7-day active device retention rate as an example of the calculation of retention rates:

(1) (1) the number of days to achieve the same retention, (2) the number of days to achieve the same retention, and (3) the number of days to achieve the same retention.

(1) 7 day day retention rate = ?100%, as identified by the black line with the number of active devices that have been active on the 4th active devices are still active on the 11th active devices divided by the number of active devices on the 4th.

(2) 7 Day Day Retention = ?100%, with the day of addition being Day 0 and the next day being Day 1. The reason for this calculation, this is because some products have time cycle restrictions on the use of habits, such as office products, low weekend usage, this calculation method can avoid the calculated retention rate is lower than normal. This calculation method can avoid the calculated retention rate being lower than normal, such as the red line marking with the number of active devices that have been active on the 4th and are still active on the 10th divided by the number of active devices on the 4th.

(3) 7-day retention = , the number of daily active devices that were active from day 2 to day 7 out of the number of devices that were active on day 1 divided by the number of devices that were active on day 1.

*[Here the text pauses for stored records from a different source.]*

This design comes from an exercise in tuning for small area, a short achievable clock period and few clock cycles per item on the open sky130 flow, not from production work.
At most, simulation tests tie the RTL to the original design; equivalence was not proved.

==> trial 72 <==
==> flow/design.v (excerpt) <==
module loop_engine (
    input  wire        clk,
    input  wire        rst,
    input  wire        req_valid,
    output wire        req_ready,
    input  wire [2:0]  req_ch,
    input  wire        req_arm,
    input  wire        req_fired,
    input  wire [2:0]  req_func,
    input  wire [17:0] req_v,
    input  wire [17:0] req_i,
    input  wire [15:0] req_kff,
    input  wire [15:0] req_kp,
    input  wire [15:0] req_ki,
    input  wire [15:0] req_kpc,
    input  wire [15:0] req_kic,
    input  wire [17:0] req_vset,
    input  wire [17:0] req_iset,
    input  wire [15:0] req_z,
    input  wire [15:0] req_gcr,
    input  wire [17:0] req_pset,
    input  wire [16:0] req_vfloor,
    input  wire [15:0] req_gfl,
    input  wire [17:0] req_ihi,
    input  wire [17:0] req_ilo,
    input  wire [17:0] req_vhi,
    input  wire [17:0] req_vlo,
    output reg         resp_valid,
    output reg  [2:0]  resp_ch,
    output reg  [17:0] resp_code,
    output reg  [1:0]  resp_compl,
    output reg         resp_event,
    output reg         resp_clip
);
clock: 26.0 ns
lec_check: 0
abc_area: 1
cap_margin: 70
core_margin: 2
core_utilization: 55
place_density: 0.7
slew_margin: 70
synth_hierarchical: 1
run.sh (not shown) runs the stock make flow with config.mk's settings and CLKGATE_MAP_FILE= SYNTH_SCRIPT=/design/flow/synth_recipe.tcl, a recipe that flattens the netlist after the stock synthesis.
==> build 82: changes against trial 72 <==
--- a/flow/design.v
+++ b/flow/design.v
@@ -28,13 +28,13 @@
     end
     assign p = acc;
 endmodule
 module le_d4 (
     input  wire [16:0] r,        
     input  wire [17:0] v,        
-    input  wire [19:0] v3,       
+    input  wire [18:0] v3,       
     output reg  [16:0] rn,
     output reg  [3:0]  q
 );
     reg [19:0] r4, t1, t2, t3;
     reg [16:0] rc;
     integer s;
@@ -42,13 +42,13 @@
         rc = r;
         q  = 4'd0;
         for (s = 0; s < 2; s = s + 1) begin
             r4 = {1'b0, rc, 2'b00};
             t1 = r4 - {2'b00, v};
             t2 = r4 - {1'b0, v, 1'b0};
-            t3 = r4 - v3;
+            t3 = r4 - {1'b0, v3};
             q  = {q[1:0], 2'd0};
             if (!t3[19]) begin
                 rc = t3[16:0]; q[1:0] = 2'd3;
             end else if (!t2[19]) begin
                 rc = t2[16:0]; q[1:0] = 2'd2;
             end else if (!t1[19]) begin
@@ -202,13 +202,13 @@
     localparam integer PW = 186;
     reg [PW-1:0] dp  [0:6];     
     reg          dvl [0:6];     
     reg [28:0]   dq  [0:6];     
     reg [16:0]   dr  [0:6];     
     reg [17:0]   dvv [0:6];     
-    reg [19:0]   dv3 [0:6];     
+    reg [18:0]   dv3 [0:6];     
     reg          ddv [0:6];     
     always @(posedge clk) begin
         if (rst)
             dvl[0] <= 1'b0;
         else
             dvl[0] <= a_val;
@@ -220,13 +220,13 @@
                    {a_ln[17], a_ln} - {a_m[17], a_m},
                    ($signed(a_m) >= $signed(a_lp)), ($signed(a_m) <= $signed(a_ln)),
                    a_kff, a_kp, a_ki, a_kpc, a_kic};
         dq[0]  <= a_cpd ? 29'd0 : a_pm;
         dr[0]  <= a_pabs[16:0];
         dvv[0] <= a_vabs;
-        dv3[0] <= {2'd0, a_vabs} + {1'b0, a_vabs, 1'b0};
+        dv3[0] <= {1'd0, a_vabs} + {a_vabs, 1'b0};
         ddv[0] <= a_rdiv;
     end
     genvar gs;
     generate
         for (gs = 1; gs <= 6; gs = gs + 1) begin : g_div
             wire [16:0] rn;
@@ -338,13 +338,13 @@
     reg        d_val;
     reg [2:0]  d_ch;
     reg        d_arm;
     reg [1:0]  d_kind;
     reg [1:0]  d_compl;
     reg        d_event, d_clip;
-    reg [29:0] d_r, d_E;
+    reg [28:0] d_r, d_E;       
     reg [15:0] d_kff, d_k2, d_k3;
     reg        d_rb;        
     reg        d_hp, d_hn;  
     always @(posedge clk) begin
         if (rst)
             d_val <= 1'b0;
@@ -354,25 +354,25 @@
         d_arm   <= c_arm;
         d_kind  <= c_loop ? K_LAW : (c_func == F_OFF) ? K_OFF : K_HOLD;
         d_compl <= c_loop ? c_mode : c_meas ? {c_entn & ~c_entp, c_entp} :
                    (c_func == F_OFF) ? 2'd0 : c_cb;
         d_event <= c_loop && (c_ent != 2'd0);
         d_clip  <= c_clip;
-        d_r     <= c_r;
-        d_E     <= c_E;
+        d_r     <= c_r[28:0];
+        d_E     <= c_E[28:0];
         d_kff   <= c_main ? c_kff : 16'd0;
         d_k2    <= c_main ? c_kp : c_kpc;
         d_k3    <= c_main ? c_ki : c_kic;
         d_rb    <= c_rel || (c_ent != 2'd0);
         d_hp    <= c_hp;
         d_hn    <= c_hn;
     end
-    wire [45:0] d_p1, d_p2, d_p3;
-    le_bmul #(.AW(30)) u_m1 (.a(d_r), .b(d_kff), .p(d_p1));
-    le_bmul #(.AW(30)) u_m2 (.a(d_E), .b(d_k2),  .p(d_p2));
-    le_bmul #(.AW(30)) u_m3 (.a(d_E), .b(d_k3),  .p(d_p3));
+    wire [44:0] d_p1, d_p2, d_p3;
+    le_bmul #(.AW(29)) u_m1 (.a(d_r), .b(d_kff), .p(d_p1));
+    le_bmul #(.AW(29)) u_m2 (.a(d_E), .b(d_k2),  .p(d_p2));
+    le_bmul #(.AW(29)) u_m3 (.a(d_E), .b(d_k3),  .p(d_p3));
     reg        e_val;
     reg [2:0]  e_ch;
     reg        e_arm;
     reg [1:0]  e_kind;
     reg [1:0]  e_compl;
     reg        e_event, e_clip;
@@ -386,15 +386,15 @@
         e_ch    <= d_ch;
         e_arm   <= d_arm;
         e_kind  <= d_kind;
         e_compl <= d_compl;
         e_event <= d_event;
         e_clip  <= d_clip;
-        e_ff    <= d_p1[45:12];
-        e_kp    <= d_p2[45:12];
-        e_ki    <= d_p3[45:12];
+        e_ff    <= {d_p1[44], d_p1[44:12]};
+        e_kp    <= {d_p2[44], d_p2[44:12]};
+        e_ki    <= {d_p3[44], d_p3[44:12]};
         e_rb    <= d_rb;
         e_hp    <= d_hp;
         e_hn    <= d_hn;
     end
     localparam signed [35:0] MONE = -36'sd16777216;
     localparam signed [35:0] UMAX = 36'sd16777088;
@@ -402,14 +402,18 @@
     reg signed [25:0] u_q     [0:7];
     reg        [1:0]  sat_q   [0:7];    
     wire signed [35:0] e_F  = $signed(e_ff) + $signed(e_kp);
     wire signed [35:0] e_K  = $signed(e_ki);
     wire signed [35:0] e_o1 = e_rb ? ($signed(e_ki) - $signed(e_ff) - $signed(e_kp)) : e_K;
     wire signed [35:0] e_o2 = e_rb ? e_K : ($signed(e_ff) + $signed(e_kp) + $signed(e_ki));
-    wire signed [35:0] e_fu = $signed(e_ff) + $signed(e_kp) + UMAX;
-    wire signed [35:0] e_fm = $signed(e_ff) + $signed(e_kp) + MONE;
+    wire e_fupos = (e_F > 36'sd0);                   
+    wire e_fuun  = (e_F < -36'sd33554304);           
+    wire e_fmov  = (e_F > 36'sd33554304);            
+    wire e_fmneg = e_F[35];                          
+    wire [25:0] e_fu = e_F[25:0] + UMAX[25:0];
+    wire [25:0] e_fm = {e_F[25:24] - 2'd1, e_F[23:0]};
     reg        f_val;
     reg [2:0]  f_ch;
     reg        f_arm;
     reg [1:0]  f_kind;
     reg [1:0]  f_compl;
     reg        f_event, f_clip;
@@ -436,16 +440,16 @@
         f_o1    <= e_o1;
         f_o2    <= e_o2;
         f_o3    <= e_rb ? ~e_F : e_F;
         f_rb    <= e_rb;
         f_hp    <= e_hp;
         f_hn    <= e_hn;
-        f_utov  <= (e_fu > UMAX) ? UMAX[25:0] : (e_fu < MONE) ? MONE[25:0] : e_fu[25:0];
-        f_stov  <= (e_fu > UMAX) ? 2'd1 : (e_fu < MONE) ? 2'd2 : 2'd0;
-        f_utun  <= (e_fm > UMAX) ? UMAX[25:0] : (e_fm < MONE) ? MONE[25:0] : e_fm[25:0];
-        f_stun  <= (e_fm > UMAX) ? 2'd1 : (e_fm < MONE) ? 2'd2 : 2'd0;
+        f_utov  <= e_fupos ? UMAX[25:0] : e_fuun ? MONE[25:0] : e_fu;
+        f_stov  <= e_fupos ? 2'd1 : e_fuun ? 2'd2 : 2'd0;
+        f_utun  <= e_fmov ? UMAX[25:0] : e_fmneg ? MONE[25:0] : e_fm;
+        f_stun  <= e_fmov ? 2'd1 : e_fmneg ? 2'd2 : 2'd0;
         f_integ <= e_arm ? 33'd0 : integ_q[e_ch];
         f_u     <= e_arm ? 26'd0 : u_q[e_ch];
         f_sat   <= e_arm ? 2'd0 : sat_q[e_ch];
         f_byp   <= !e_arm && f_wr && (f_ch == e_ch);
     end
     reg        g_val;
==> flow/flow/run.sh (new file) <==
#!/bin/bash
# The standard layout, with every input and output port buffered by a
# sky130_fd_sc_hd__buf_4 cell instead of the cell buffer_ports picks itself.
set -euo pipefail
export BUFFER_PORTS_ARGS="-buffer_cell sky130_fd_sc_hd__buf_4"
bash standard.sh > standard.log 2>&1
==> flow/standard.sh (new file) <==
#!/bin/bash
# synth_recipe.tcl (not shown) runs the flow's synth.tcl, then flattens the netlist and writes it again
# the make line also repeats each setting of config.mk as NAME=value (left out here)
make -C /OpenROAD-flow-scripts/flow DESIGN_CONFIG=/design/flow/config.mk WORK_HOME=/design/flow/orfs CLKGATE_MAP_FILE= SYNTH_SCRIPT=/design/flow/synth_recipe.tcl "${@:-finish}"
==> flow/config.mk (replaced) <==
export PLATFORM = sky130hd
export DESIGN_NAME = loop_engine
export DESIGN_NICKNAME = loop_engine
export VERILOG_FILES = /design/flow/design.v
export SDC_FILE = /design/flow/constraint.sdc
export NUM_CORES = 4
export LEC_CHECK = 0
export ABC_AREA = 1
export CAP_MARGIN = 55
export CORE_MARGIN = 2
export CORE_UTILIZATION = 55
export PLACE_DENSITY = 0.7
export SLEW_MARGIN = 55
export SYNTH_HIERARCHICAL = 1
removed: flow/run.sh
==> notes <==
- In build 82 the register-to-register slack is lower than in trial 72, by 120 ps.
- Of trial 72 and build 82, trial 72 has the higher via count (gap 1.5%, measured against build 82).
- Against trial 72, the cell area of build 82 is smaller by about 3%.
- In trial 72 the flip-flop and latch count is higher than in build 82, by 14.
- In build 82 the hold slack is lower than in trial 72, by 17 ps.
- Critical path depth is the same in build 82 and trial 72.
- Die area: build 82 is smaller than trial 72 (about 2%).
- Against build 82, the setup slack of trial 72 is lower by 420 ps.
- Wire length is about the same in build 82 and trial 72.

More date options are also available

If the broader retention anomaly, it can be further divided into product channels, user sources, user groups, sub-functions and other perspectives of specific analysis. Of course, the product, operation, technology, marketing each link will have an impact on retention, need to analyze from multiple angles, not to expand here.

This comparison can be analyzed from multiple perspectives, not limited to user groups, user sources, user behavior, product channels, product features and so on. A more refined retention analysis can also filter a user's behavior and then compare the retention analysis.

For example, if a feature's retention is higher than that of the broader market, or if a feature's retention rate is higher, then this feature is of greater value to the product, and can be adjusted through the product to enable more users to use such features and improve retention. Or if you compare the retention rates of male and female user groups and find that the retention rate of male users is lower than that of female users, you can analyze the reasons and optimize the product strategy, or you can adjust the product promotion channels to attract female users.

Analyze the following retention graph (also known as the pistol graph), through the data in this graph, you can see the overall retention of newly activated users, with the optimization of the product, there is no higher and higher retention rate, or with the passage of time, the viscosity of the product whether there is a decline,

There are two characteristics of the retention curve of the new users: a rapid decline in the early period, and a certain amount of time to enter the stable period.

If you want to improve the performance of your product's retention curve, you can start from the above two perspectives, shorten the time for users to enter the plateau period (activate as soon as possible), and allow more users to enter the plateau period (activate more), or optimize the product experience to recall the loss of users through the discovery of product problems. Of course, ultimately, you need to surprise the user with the product experience, so that the user can gradually form a habit and enhance the indispensability of the product.